La perla, de John Steinbeck

En la década de los 80, editorial Oveja Negra inundó nuestro país con múltiples colecciones literarias. Biblioteca de literatura colombiana (libros color crema), Historia de la literatura latinoamericana (libros color verde oscuro), Historia universal de la literatura (libros color café oscuro de pasta dura), Maestros de la literatura universal (tomos color rojo en imitación de cuero), Grandes aventuras (libros verdes) y Best sellers (libros rojos), son los títulos de las colecciones que yo conozco.

Estas colecciones, que en términos generales son más bien toscas, están disponibles, más o menos incompletas, en la biblioteca de donde habitualmente voy de vacaciones. Superan fácilmente los trescientos títulos y de ellos son pocos los que he leído.

Revisado el blog, pude ver que he incluido en mi bitácora únicamente dos libros de la colección de grandes aventuras (Dos años de vacaciones y La isla del tesoro), uno de la colección de best sellers (Lo que el viento se llevó), uno de la biblioteca de literatura colombiana (Una mujer de 4 en conducta), y uno de la colección de historia universal de la literatura (Eugenia Grandet); además de cuatro títulos incluidos en los tomos de los maestros de la literatura universal (La letra escarlata, El corazón de las tinieblas, la hija del capitán y Los crímenes de la calle morgue).

Hay también en estas colecciones libros que, si bien he incluido en mi bitácora, cómo Veinte años después, El conde de Montecristo o Pedro Páramo, los he leído en ediciones distintas a las de Oveja Negra. Así como también títulos pertenecientes a estas colecciones que leí antes de empezar el blog, como por ejemplo, La taberna de Zola, El jorobado de Nuestra Señora de Víctor Hugo, y El prisionero de Zenda de Anthony Hope, entro otros.

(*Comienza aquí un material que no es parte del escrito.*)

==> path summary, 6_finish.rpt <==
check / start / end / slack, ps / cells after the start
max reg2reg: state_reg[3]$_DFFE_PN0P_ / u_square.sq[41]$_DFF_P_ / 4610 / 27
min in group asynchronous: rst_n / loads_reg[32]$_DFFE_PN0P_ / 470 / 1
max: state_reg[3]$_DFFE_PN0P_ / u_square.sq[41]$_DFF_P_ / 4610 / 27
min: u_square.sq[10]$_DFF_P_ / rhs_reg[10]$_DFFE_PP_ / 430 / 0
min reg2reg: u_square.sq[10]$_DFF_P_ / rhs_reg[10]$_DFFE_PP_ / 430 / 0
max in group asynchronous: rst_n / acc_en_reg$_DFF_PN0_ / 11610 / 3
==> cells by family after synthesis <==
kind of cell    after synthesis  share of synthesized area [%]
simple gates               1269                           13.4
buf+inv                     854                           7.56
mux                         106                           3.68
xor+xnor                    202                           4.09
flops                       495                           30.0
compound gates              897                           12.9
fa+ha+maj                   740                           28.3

Estas colecciones, a pesar de no tener la calidad editorial que uno exige hoy día, resultan muy interesantes porque tienen títulos que no se consiguen fácilmente. Así, y visto lo atrasado que estoy en su lectura en términos generales, en estas vacaciones me dispuse a leer algunos de estos libros. Alcance a leer tres, de la colección de historia universal de literatura, que resultaron más bien cuentos largos que novelas cortas.

El primero de ellos fue La perla de John Steinbeck, premio nobel de literatura en 1962.

El libro trae al comienzo un pequeño prólogo del traductor, Francisco Baldiz, que es tan elogioso que resulta sospechoso. Luego de la lectura de la novela, sin embargo, es fácil coincidir con el traductor, en el sentido de que La perla es una obra de una maravillosa belleza formal y gran profundidad lírica y humana. Pero también creo que es una obra demasiado corta. Y si bien es meritorio lograr ese nivel de profundidad en tan pocas páginas, la historia como tal creo que termina resintiendo esta restricción de espacio.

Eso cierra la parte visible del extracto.